At the Arb, spotted a silk tree, full of pink blossoms, and next to it, a pagoda tree, covered in pale yellow blossoms. As I passed by them, I noticed that there were lots of bees crawling over the blossoms that had fallen on the roadway - I guess it was easier for them to get pollen from the fallen blossoms than those still on the tree.
Saturday August 17 Visiting my friend, Barb in New Haven, we went to newly renovated Peabody Museum, Yale's natural history museum - fantastic! Next to some of the fossils, models of the animals they came from, with the fossilized bones highlighted, so that you can see where the bones fit in the skeleton. Giant dinosaur skeletons, newly remounted to reflect modern research on how they moved and held their bodies. And a sense of humor in the labeling. Notice the spiked end of the tail of the stegosaurus below, called the thagomizer.
Paleontologists came up with that mouthful of a name from this Larson cartoon.
The museum is well worth a visit. The renovation was written up in this NY Times article.
Chatting with Barb at home in the evening, she mentioned some of the animals she's seen in her back yard, on the outskirts of New Haven, including deer, fox, coyotes and even a bobcat!
Monday August 19 On my way back to Boston, I stopped at Brown University in Providence to see my friend Sharon Swartz, who studies bat flight. She has a wind tunnel for the bats to fly in; it's a little like a treadmill for flight. Much to my delight, this month's National Geographic has an article on bats, featuring her work. Her hands, releasing one of her bats, made the cover!
Tuesday August 20 At Allandale Farm today to pick up some corn, so good this time of year. As I walked around, I noticed bees on nearly every flower of echinacea in their garden store - kind of amazing to see so many bees buzzing around.
The black-eyed Susans in my garden are starting to go by, but these at Allandale are still looking good.
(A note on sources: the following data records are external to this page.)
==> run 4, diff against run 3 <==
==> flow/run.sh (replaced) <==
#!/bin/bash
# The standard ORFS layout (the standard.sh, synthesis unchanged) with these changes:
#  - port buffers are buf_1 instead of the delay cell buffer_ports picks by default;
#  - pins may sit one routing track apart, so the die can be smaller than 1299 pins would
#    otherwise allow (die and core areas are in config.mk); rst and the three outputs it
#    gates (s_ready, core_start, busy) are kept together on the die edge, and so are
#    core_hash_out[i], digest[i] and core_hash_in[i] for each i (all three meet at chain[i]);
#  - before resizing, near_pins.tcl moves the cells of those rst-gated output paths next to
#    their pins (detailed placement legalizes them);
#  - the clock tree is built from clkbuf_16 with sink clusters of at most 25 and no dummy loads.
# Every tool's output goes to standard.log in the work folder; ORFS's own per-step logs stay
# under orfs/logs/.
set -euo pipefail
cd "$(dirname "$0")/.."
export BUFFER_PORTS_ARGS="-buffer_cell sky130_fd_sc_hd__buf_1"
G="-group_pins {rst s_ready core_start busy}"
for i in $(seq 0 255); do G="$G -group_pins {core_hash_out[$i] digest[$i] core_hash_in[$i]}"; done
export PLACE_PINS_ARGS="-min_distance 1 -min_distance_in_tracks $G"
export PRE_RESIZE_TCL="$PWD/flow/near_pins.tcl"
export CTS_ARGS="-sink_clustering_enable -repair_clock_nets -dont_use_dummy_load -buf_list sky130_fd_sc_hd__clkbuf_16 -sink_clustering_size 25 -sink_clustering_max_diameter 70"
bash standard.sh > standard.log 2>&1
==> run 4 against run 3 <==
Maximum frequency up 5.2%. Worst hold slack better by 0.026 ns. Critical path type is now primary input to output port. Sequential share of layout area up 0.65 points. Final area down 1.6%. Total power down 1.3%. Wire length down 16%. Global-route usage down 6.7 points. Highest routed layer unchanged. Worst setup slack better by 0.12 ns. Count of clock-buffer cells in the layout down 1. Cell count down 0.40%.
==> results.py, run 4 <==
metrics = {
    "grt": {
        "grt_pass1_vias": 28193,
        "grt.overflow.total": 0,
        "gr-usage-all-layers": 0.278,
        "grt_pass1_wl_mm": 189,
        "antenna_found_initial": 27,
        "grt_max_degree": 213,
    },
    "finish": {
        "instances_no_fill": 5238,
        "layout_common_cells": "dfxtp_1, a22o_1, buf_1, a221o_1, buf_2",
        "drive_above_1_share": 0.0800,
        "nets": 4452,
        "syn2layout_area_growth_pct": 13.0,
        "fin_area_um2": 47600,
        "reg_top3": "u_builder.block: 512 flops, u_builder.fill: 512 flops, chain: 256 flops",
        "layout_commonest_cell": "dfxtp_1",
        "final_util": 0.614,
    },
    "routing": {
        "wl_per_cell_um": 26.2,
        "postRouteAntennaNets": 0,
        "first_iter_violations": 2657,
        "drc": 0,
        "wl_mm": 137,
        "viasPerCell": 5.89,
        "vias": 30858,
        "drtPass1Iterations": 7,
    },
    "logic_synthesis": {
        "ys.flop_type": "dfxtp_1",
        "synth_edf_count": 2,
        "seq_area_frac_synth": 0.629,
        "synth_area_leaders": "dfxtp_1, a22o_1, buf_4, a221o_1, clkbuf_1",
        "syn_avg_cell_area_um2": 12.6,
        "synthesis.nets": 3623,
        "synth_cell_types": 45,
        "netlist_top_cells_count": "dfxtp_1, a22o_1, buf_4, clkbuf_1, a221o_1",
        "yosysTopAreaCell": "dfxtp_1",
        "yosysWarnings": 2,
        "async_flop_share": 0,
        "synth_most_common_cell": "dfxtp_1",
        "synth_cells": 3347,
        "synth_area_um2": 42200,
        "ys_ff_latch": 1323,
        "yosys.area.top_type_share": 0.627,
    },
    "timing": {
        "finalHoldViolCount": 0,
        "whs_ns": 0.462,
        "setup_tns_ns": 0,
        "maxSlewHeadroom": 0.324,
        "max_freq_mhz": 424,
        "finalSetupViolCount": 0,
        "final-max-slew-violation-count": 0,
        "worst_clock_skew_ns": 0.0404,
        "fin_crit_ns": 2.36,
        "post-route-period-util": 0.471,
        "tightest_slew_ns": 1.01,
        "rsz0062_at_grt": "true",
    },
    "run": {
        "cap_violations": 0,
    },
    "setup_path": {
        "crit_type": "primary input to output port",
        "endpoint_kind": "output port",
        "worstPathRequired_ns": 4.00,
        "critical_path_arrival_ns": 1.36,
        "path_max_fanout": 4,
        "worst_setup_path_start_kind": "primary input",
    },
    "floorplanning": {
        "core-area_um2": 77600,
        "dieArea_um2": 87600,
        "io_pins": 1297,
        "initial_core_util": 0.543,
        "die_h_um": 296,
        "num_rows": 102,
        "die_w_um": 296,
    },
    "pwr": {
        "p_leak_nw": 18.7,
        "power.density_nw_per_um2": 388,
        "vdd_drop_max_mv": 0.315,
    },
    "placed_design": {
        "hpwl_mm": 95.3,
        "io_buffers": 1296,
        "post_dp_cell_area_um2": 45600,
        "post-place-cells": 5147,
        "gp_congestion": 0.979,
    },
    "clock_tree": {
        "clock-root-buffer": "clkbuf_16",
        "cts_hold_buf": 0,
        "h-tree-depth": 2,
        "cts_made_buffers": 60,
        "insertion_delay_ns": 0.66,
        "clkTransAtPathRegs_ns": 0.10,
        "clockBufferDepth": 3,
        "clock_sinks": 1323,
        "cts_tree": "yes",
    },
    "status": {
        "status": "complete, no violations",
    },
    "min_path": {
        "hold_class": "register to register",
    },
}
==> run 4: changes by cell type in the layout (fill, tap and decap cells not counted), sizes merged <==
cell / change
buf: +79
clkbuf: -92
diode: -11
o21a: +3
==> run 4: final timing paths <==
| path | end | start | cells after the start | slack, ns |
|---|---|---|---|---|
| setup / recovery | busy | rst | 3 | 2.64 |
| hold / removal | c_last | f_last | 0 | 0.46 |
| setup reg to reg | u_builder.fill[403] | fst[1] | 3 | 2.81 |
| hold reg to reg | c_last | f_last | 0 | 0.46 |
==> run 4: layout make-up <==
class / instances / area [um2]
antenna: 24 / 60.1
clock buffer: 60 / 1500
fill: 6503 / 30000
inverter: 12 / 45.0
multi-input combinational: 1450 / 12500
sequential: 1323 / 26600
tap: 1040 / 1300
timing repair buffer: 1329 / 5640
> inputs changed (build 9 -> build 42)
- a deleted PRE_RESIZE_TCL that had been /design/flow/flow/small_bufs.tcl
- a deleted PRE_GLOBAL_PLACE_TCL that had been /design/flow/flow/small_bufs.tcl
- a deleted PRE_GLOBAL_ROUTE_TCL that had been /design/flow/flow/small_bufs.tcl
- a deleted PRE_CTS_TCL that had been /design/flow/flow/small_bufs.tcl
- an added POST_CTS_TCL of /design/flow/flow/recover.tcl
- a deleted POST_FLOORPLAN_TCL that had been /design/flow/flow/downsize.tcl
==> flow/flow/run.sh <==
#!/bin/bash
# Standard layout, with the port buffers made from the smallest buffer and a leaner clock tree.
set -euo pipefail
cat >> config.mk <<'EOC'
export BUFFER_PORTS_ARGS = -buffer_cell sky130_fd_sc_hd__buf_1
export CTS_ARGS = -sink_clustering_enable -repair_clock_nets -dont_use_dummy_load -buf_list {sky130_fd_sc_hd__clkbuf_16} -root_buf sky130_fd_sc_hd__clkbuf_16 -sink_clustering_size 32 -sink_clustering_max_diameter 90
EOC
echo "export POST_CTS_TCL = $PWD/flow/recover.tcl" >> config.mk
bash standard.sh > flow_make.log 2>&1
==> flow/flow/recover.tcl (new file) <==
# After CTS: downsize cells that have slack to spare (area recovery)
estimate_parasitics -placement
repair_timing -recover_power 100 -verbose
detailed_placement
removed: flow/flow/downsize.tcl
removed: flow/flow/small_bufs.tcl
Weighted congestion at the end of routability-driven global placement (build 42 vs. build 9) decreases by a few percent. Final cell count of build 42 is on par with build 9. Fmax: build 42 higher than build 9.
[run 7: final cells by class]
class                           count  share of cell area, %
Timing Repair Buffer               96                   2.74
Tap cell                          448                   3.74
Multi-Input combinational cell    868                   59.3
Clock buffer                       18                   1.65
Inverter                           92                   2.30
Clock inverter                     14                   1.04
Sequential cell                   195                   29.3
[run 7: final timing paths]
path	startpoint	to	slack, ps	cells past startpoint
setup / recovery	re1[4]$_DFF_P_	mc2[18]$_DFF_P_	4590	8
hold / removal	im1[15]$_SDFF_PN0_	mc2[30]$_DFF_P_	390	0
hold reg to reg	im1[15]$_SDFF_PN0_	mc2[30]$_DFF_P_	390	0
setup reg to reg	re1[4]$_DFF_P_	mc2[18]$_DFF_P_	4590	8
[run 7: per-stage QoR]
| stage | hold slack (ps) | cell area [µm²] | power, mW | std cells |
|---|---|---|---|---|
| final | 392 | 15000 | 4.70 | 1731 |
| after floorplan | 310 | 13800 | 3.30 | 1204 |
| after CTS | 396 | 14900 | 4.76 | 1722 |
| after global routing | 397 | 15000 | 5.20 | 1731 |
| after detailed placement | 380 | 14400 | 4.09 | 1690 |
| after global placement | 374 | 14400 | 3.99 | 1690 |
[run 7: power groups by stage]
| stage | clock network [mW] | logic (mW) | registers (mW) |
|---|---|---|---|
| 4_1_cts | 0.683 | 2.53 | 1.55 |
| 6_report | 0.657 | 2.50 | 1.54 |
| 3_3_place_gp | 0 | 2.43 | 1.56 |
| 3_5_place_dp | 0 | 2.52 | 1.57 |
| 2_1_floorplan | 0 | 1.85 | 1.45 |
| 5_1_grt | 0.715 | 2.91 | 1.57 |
Background: an optimization exercise with open tools, aiming at small area, a short achievable clock period and few clock cycles. Do not read the settings as production practice. Power figures rest on the tool's default switching activity, not on a simulated workload.

==> inputs of 04-16 <==
Design execution, start of the top module:
module execution (
	input  logic                     CLK,
	input  logic                     reset,
	input  logic [154:0]             issue,
	input  logic                     issue_req,
	output logic                     issue_ack,
	output logic [119:0]             result,
	output logic                     result_valid
);
	isa_pkg::issue_t                  issue_in;
	assign issue_in = issue;
	logic [31:0]        a_in;
	logic [31:0]        b_in;
	isa_pkg::reg_addr_t dest_in;
	logic [8:0]         diff_in;
	logic               za_in;
	logic               zb_in;
	operand_select operand_select_inst (
		.instr    (issue_in),
		.op1      (a_in),
		.op2      (b_in),
		.dest     (dest_in),
		.exp_diff (diff_in),
		.z1       (za_in),
		.z2       (zb_in)
	);
	logic       ack_r;
	logic       valid_r;
	logic       v_int1;      
	logic       v_int2;      
	logic       v_add1;      
	logic       v_add2;      
	logic       v_add3;      
	logic [3:0] v_mul;       
	logic       busy;
	logic       accept;
	logic       in_fp;
	logic       in_mul;
	assign busy   = v_int1 | v_add1 | v_add2 | (|v_mul[2:0]);
	assign accept = issue_req & ~ack_r & ~busy;
	assign in_fp  = issue_in.is_fp;
	assign in_mul = issue_in.alu_op[1];
  ...
clock: 10.0 ns
lec_check: 0
abc_clock_period_in_ps: 3000
cap_margin: 20
core_margin: 2
core_utilization: 70
setup_slack_margin: 5
slew_margin: 20
synth_hierarchical: 1
synth_minimum_keep_size: 0
standard.sh (not shown) runs the stock make flow with config.mk's settings and CLKGATE_MAP_FILE= SYNTH_SCRIPT=/design/flow/synth_recipe.tcl, a recipe that flattens the netlist after the stock synthesis.
==> flow/flow/run.sh <==
#!/bin/bash
# The standard flow's own layout (standard.sh) with two changes: the repair steps aim for a
# 6 ns setup margin instead of 5, and the port buffers are buf_2 cells.
set -euo pipefail
s=$(cat standard.sh)
s=${s//SETUP_SLACK_MARGIN=5/SETUP_SLACK_MARGIN=6}
s=${s//'"${@:-finish}"'/'"BUFFER_PORTS_ARGS=-buffer_cell sky130_fd_sc_hd__buf_2" "${@:-finish}"'}
printf '%s\n' "$s" > own_standard.sh
bash own_standard.sh > layout.log 2>&1
==> 12-02 (differences from 04-16) <==
--- a/flow/design.v
+++ b/flow/design.v
@@ -90,71 +90,43 @@
 	assign z2       = (op2[30:23] == 8'd0);
 endmodule
 module alu (
 	input  logic [10:0]                        ctl,
 	input  logic [isa_pkg::DATA_WIDTH-1:0]     a,
 	input  logic [isa_pkg::DATA_WIDTH-1:0]     b,
-	input  logic [31:0]                        sh_out,    
 	output logic [isa_pkg::DATA_WIDTH-1:0]     y
 );
 	logic        do_sub, s_sum, s_and, s_or, s_xor, s_nor, s_slt, s_sltu, s_sh, left, arith;
 	logic        cout;
 	logic [31:0] sum;
 	logic        lt_signed;
 	logic        lt_unsigned;
+	logic [31:0] sh_in;
+	logic [32:0] sh_wide;
+	logic [31:0] sh_out;
 	logic [31:0] sh_res;
 	assign {do_sub, s_sum, s_and, s_or, s_xor, s_nor, s_slt, s_sltu, s_sh, left, arith} = ctl;
 	assign {cout, sum} = {1'b0, a} + {1'b0, b ^ {32{do_sub}}} + {32'd0, do_sub};
 	assign lt_unsigned = ~cout;
 	assign lt_signed   = (a[31] ^ b[31]) ? a[31] : sum[31];
 	function automatic logic [31:0] rev32(input logic [31:0] x);
 		for (int i = 0; i < 32; i++) rev32[i] = x[31-i];
 	endfunction
-	assign sh_res = left ? rev32(sh_out) : sh_out;
+	assign sh_in   = left ? rev32(a) : a;
+	assign sh_wide = $signed({arith & a[31], sh_in}) >>> b[4:0];
+	assign sh_out  = sh_wide[31:0];
+	assign sh_res  = left ? rev32(sh_out) : sh_out;
 	always_comb begin
 		if (s_sum | s_and | s_or | s_xor | s_nor | s_slt | s_sltu | s_sh)
 			y = ({32{s_sum}} & sum) | ({32{s_and}} & (a & b)) | ({32{s_or}} & (a | b)) |
 			    ({32{s_xor}} & (a ^ b)) | ({32{s_nor}} & ~(a | b)) |
 			    {31'd0, (s_slt & lt_signed) | (s_sltu & lt_unsigned)} | ({32{s_sh}} & sh_res);
 		else
 			y = {b[15:0], 16'd0};
 	end
 endmodule
-module shift_src (
-	input  logic [31:0] a,
-	input  logic [31:0] b,
-	input  logic        left,
-	input  logic        arith,
-	input  logic        fp,
-	input  logic [8:0]  dab,       
-	input  logic        za,        
-	input  logic        zb,        
-	output logic [31:0] val,
-	output logic [4:0]  amt,
-	output logic        fill
-);
-	function automatic logic [31:0] rev32(input logic [31:0] x);
-		for (int i = 0; i < 32; i++) rev32[i] = x[31-i];
-	endfunction
-	logic [23:0] ma, mb;
-	assign ma   = {~za, a[22:0] & {23{~za}}};
-	assign mb   = {~zb, b[22:0] & {23{~zb}}};
-	assign val  = fp ? {8'd0, (dab[8] ? ma : mb)} : (left ? rev32(a) : a);
-	assign amt  = fp ? (dab[4:0] ^ {5{dab[8]}}) : b[4:0];
-	assign fill = ~fp & arith & a[31];
-endmodule
-module rshift (
-	input  logic [31:0] val,
-	input  logic [4:0]  amt,
-	input  logic        fill,
-	output logic [31:0] out
-);
-	logic [32:0] wide;
-	assign wide = $signed({fill, val}) >>> amt;
-	assign out  = wide[31:0];
-endmodule
 module alu_decode (
 	input  isa_pkg::alu_op_e                   op,
 	output logic [10:0]                        ctl
 );
 	logic do_sub, s_sum, s_and, s_or, s_xor, s_nor, s_slt, s_sltu, s_sh, left, arith;
 	assign do_sub = (op == isa_pkg::ALU_SUB) | (op == isa_pkg::ALU_SLT) | (op == isa_pkg::ALU_SLTU);
@@ -175,13 +147,12 @@
 	input  logic [31:0] a,
 	input  logic [31:0] b,
 	input  logic        is_sub,
 	input  logic [8:0]  dab,       
 	input  logic        za,        
 	input  logic        zb,        
-	input  logic [23:0] sh,        
 	input  logic [7:0]  b_next,    
 	input  logic [2:0]  mul_it,    
 	output logic [31:0] add_y,     
 	output logic [31:0] mul_y      
 );
 	logic [23:0] r1_d;
@@ -196,45 +167,39 @@
 		.a      (a),
 		.b      (b),
 		.is_sub (is_sub),
 		.dab    (dab),
 		.za     (za),
 		.zb     (zb),
-		.sh1    (sh),
 		.q      (r1_d),
 		.psel   (psel_d),
 		.sub    (sub_d),
 		.sign   (sign_d)
 	);
 	always_ff @(posedge CLK) begin
 		r1      <= r1_d;
 		r1_psel <= psel_d;
 		r1_sub  <= sub_d;
 		r1_sign <= sign_d;
 	end
-	logic [4:0] lz_d;
-	logic [4:0] r2_lz;
 	fadd_add fadd_add_inst (
 		.fa   (a[22:0]),
 		.fb   (b[22:0]),
 		.q    (r1),
 		.psel (r1_psel),
 		.sub  (r1_sub),
-		.sum  (sum_d),
-		.lz   (lz_d)
+		.sum  (sum_d)
 	);
 	always_ff @(posedge CLK) begin
 		r2      <= sum_d;
-		r2_lz   <= lz_d;
 		r2_be1  <= {1'b0, (r1_psel ? a[30:23] : b[30:23])} + 9'd1;
 		r2_sign <= r1_sign;
 	end
 	fadd_pack fadd_pack_inst (
 		.sum  (r2),
 		.be1  (r2_be1),
-		.lz   (r2_lz),
 		.sign (r2_sign),
 		.y    (add_y)
 	);
 	function automatic logic [12:0] booth8(input logic [7:0] c);
 		logic [8:0] x;
 		x = {c, 1'b0};
@@ -302,46 +267,54 @@
 	input  logic [31:0] a,
 	input  logic [31:0] b,
 	input  logic        is_sub,
 	input  logic [8:0]  dab,
 	input  logic        za,
 	input  logic        zb,
-	input  logic [23:0] sh1,       
 	output logic [23:0] q,
 	output logic        psel,      
 	output logic        sub,       
 	output logic        sign
 );
 	logic        sa, sbe;
 	logic [23:0] ma, mb;
 	logic        neg_d, ge, same, mge;
 	logic [7:0]  dx;
-	logic [23:0] shifted;
+	logic [23:0] sm, sh1, shifted;
 	assign sa      = a[31];
 	assign sbe     = b[31] ^ is_sub;
 	assign sub     = sa ^ sbe;
 	assign ma      = {~za, a[22:0] & {23{~za}}};
 	assign mb      = {~zb, b[22:0] & {23{~zb}}};
 	assign neg_d   = dab[8];
 	assign ge      = ~neg_d;
 	assign dx      = dab[7:0] ^ {8{neg_d}};
 	assign same    = (dab == 9'd0);
+	assign sm      = ge ? mb : ma;
+	assign sh1     = sm >> dx[4:0];
 	assign shifted = (dx[7:5] != 3'd0) ? 24'd0 : (neg_d ? {1'b0, sh1[23:1]} : sh1);
 	assign mge     = a[22:0] >= b[22:0];
 	assign psel    = same ? mge : ge;
 	assign q       = (same ? (mge ? mb : ma) : shifted) ^ {24{sub}};
 	assign sign    = psel ? sa : sbe;
 endmodule
 module fadd_add (
 	input  logic [22:0] fa,
 	input  logic [22:0] fb,
 	input  logic [23:0] q,
 	input  logic        psel,
 	input  logic        sub,
-	output logic [24:0] sum,
-	output logic [4:0]  lz
+	output logic [24:0] sum
+);
+	assign sum = {2'b01, (psel ? fa : fb)} + {sub, q} + {24'd0, sub};
+endmodule
+module fadd_pack (
+	input  logic [24:0] sum,
+	input  logic [8:0]  be1,       
+	input  logic        sign,
+	output logic [31:0] y
 );
 	function automatic logic [4:0] lzc25(input logic [24:0] v);
 		logic [31:0] x;
 		logic        z16, z8, z4, z2;
 		logic [15:0] h16;
 		logic [7:0]  h8;
@@ -355,39 +328,23 @@
 		z4    = (h8[7:4] == 4'd0);
 		h4    = z4 ? h8[3:0] : h8[7:4];
 		z2    = (h4[3:2] == 2'd0);
 		h2    = z2 ? h4[1:0] : h4[3:2];
 		lzc25 = {z16, z8, z4, z2, ~h2[1]};
 	endfunction
-	logic [24:0] pa, qa, f;
-	assign pa  = {2'b01, (psel ? fa : fb)};
-	assign qa  = {1'b0, q ^ {24{sub}}};
-	assign sum = pa + {sub, q} + {24'd0, sub};
-	assign f   = (pa ^ qa) & {(pa[23:0] | ~qa[23:0]), 1'b1};
-	assign lz  = sub ? lzc25(f) : 5'd0;
-endmodule
-module fadd_pack (
-	input  logic [24:0] sum,
-	input  logic [8:0]  be1,       
-	input  logic [4:0]  lz,        
-	input  logic        sign,
-	output logic [31:0] y
-);
+	logic [4:0]  lz;
 	logic [24:0] nm;
-	logic        one_more;
-	logic [7:0]  e0, e1;
+	logic [7:0]  n_exp;
 	logic [24:0] low_mask;
 	logic        n_zero;
+	assign lz       = lzc25(sum);
 	assign nm       = sum << lz;
-	assign one_more = ~nm[24];
-	assign e0       = be1[7:0] - {3'd0, lz};
-	assign e1       = be1[7:0] - {3'd0, lz} - 8'd1;
+	assign n_exp    = be1[7:0] - {3'd0, lz};
 	assign low_mask = (be1 >= 9'd25) ? 25'd0 : (25'h1ffffff >> be1);
 	assign n_zero   = ((sum & ~low_mask) == 25'd0);
-	assign y        = n_zero ? 32'd0 :
-	                  one_more ? {sign, e1, nm[22:0]} : {sign, e0, nm[23:1]};
+	assign y        = n_zero ? 32'd0 : {sign, n_exp, nm[23:1]};
 endmodule
 module fmul_step (
 	input  logic [23:0] ma,
 	input  logic [12:0] dig,
 	input  logic [24:0] s_in,
 	input  logic [24:0] c_in,
@@ -548,41 +505,17 @@
 		cap_za   <= za_in;
 		cap_zb   <= zb_in;
 	end
 	logic [31:0] alu_y;
 	logic [31:0] add_y;
 	logic [31:0] mul_y;
-	logic [31:0] sh_val;
-	logic [4:0]  sh_amt;
-	logic        sh_fill;
-	logic [31:0] sh_out;
-	shift_src shift_src_inst (
-		.a     (cap_a),
-		.b     (cap_b),
-		.left  (cap_ctl[1]),
-		.arith (cap_ctl[0]),
-		.fp    (cap_fp),
-		.dab   (cap_diff),
-		.za    (cap_za),
-		.zb    (cap_zb),
-		.val   (sh_val),
-		.amt   (sh_amt),
-		.fill  (sh_fill)
-	);
-	rshift rshift_inst (
-		.val  (sh_val),
-		.amt  (sh_amt),
-		.fill (sh_fill),
-		.out  (sh_out)
-	);
 	alu alu_inst (
-		.ctl    (cap_ctl),
-		.a      (cap_a),
-		.b      (cap_b),
-		.sh_out (sh_out),
-		.y      (alu_y)
+		.ctl (cap_ctl),
+		.a   (cap_a),
+		.b   (cap_b),
+		.y   (alu_y)
 	);
 	logic [31:0] alu_r;
 	always_ff @(posedge CLK) begin
 		alu_r <= alu_y;
 	end
 	fpu fpu_inst (
@@ -590,13 +523,12 @@
 		.a        (cap_a),
 		.b        (cap_b),
 		.is_sub   (cap_op[0]),
 		.dab      (cap_diff),
 		.za       (cap_za),
 		.zb       (cap_zb),
-		.sh       (sh_out[23:0]),
 		.b_next   (b_in[7:0]),
 		.mul_it   (v_mul[2:0]),
 		.add_y    (add_y),
 		.mul_y    (mul_y)
 	);
 	isa_pkg::exec_result_t result_r;
==> flow/flow/run.sh (replaced) <==
#!/bin/bash
# The standard flow's own layout (standard.sh) with two changes: the repair steps aim for a
# 6.5 ns setup margin instead of 5, and the port buffers are buf_2 cells.
set -euo pipefail
s=$(cat standard.sh)
s=${s//SETUP_SLACK_MARGIN=5/SETUP_SLACK_MARGIN=6.5}
s=${s//'"${@:-finish}"'/'"BUFFER_PORTS_ARGS=-buffer_cell sky130_fd_sc_hd__buf_2" "${@:-finish}"'}
printf '%s\n' "$s" > own_standard.sh
bash own_standard.sh > layout.log 2>&1
CORE_UTILIZATION = 55   (was 70)
==> summary of the runs <==
- Between 04-16 and 12-02, the lower synthesized cell count is in 12-02 (gap about 0.5%, measured against 12-02).
- Of 12-02 and 04-16, 12-02 has the higher clock skew (gap 0.00058 ns).
- Between 12-02 and 04-16, the lower setup slack is in 12-02 (gap 0.028 ns).
- Between 12-02 and 04-16, the lower combinational power is in 04-16 (gap about 2%, measured against 04-16).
The diamondback terrapins at the Wellfleet Bay sanctuary near Provincetown have started hatching. Susan is working with other volunteers and Audubon staff to release the hatchlings from the cages protecting the nests. Some still have yolk from the egg attached to them and need extra care before they are released into the wild. The volunteers first wrap them in a wet paper towel to keep the yolk moist and then bring them back to the sanctuary building for a few days for them to mature a little more. The volunteers refer to the wrapped hatchlings as "dumplings" - you can see why from the ones in the container in Susan's photo. You can also see the broken egg casings on the lower right.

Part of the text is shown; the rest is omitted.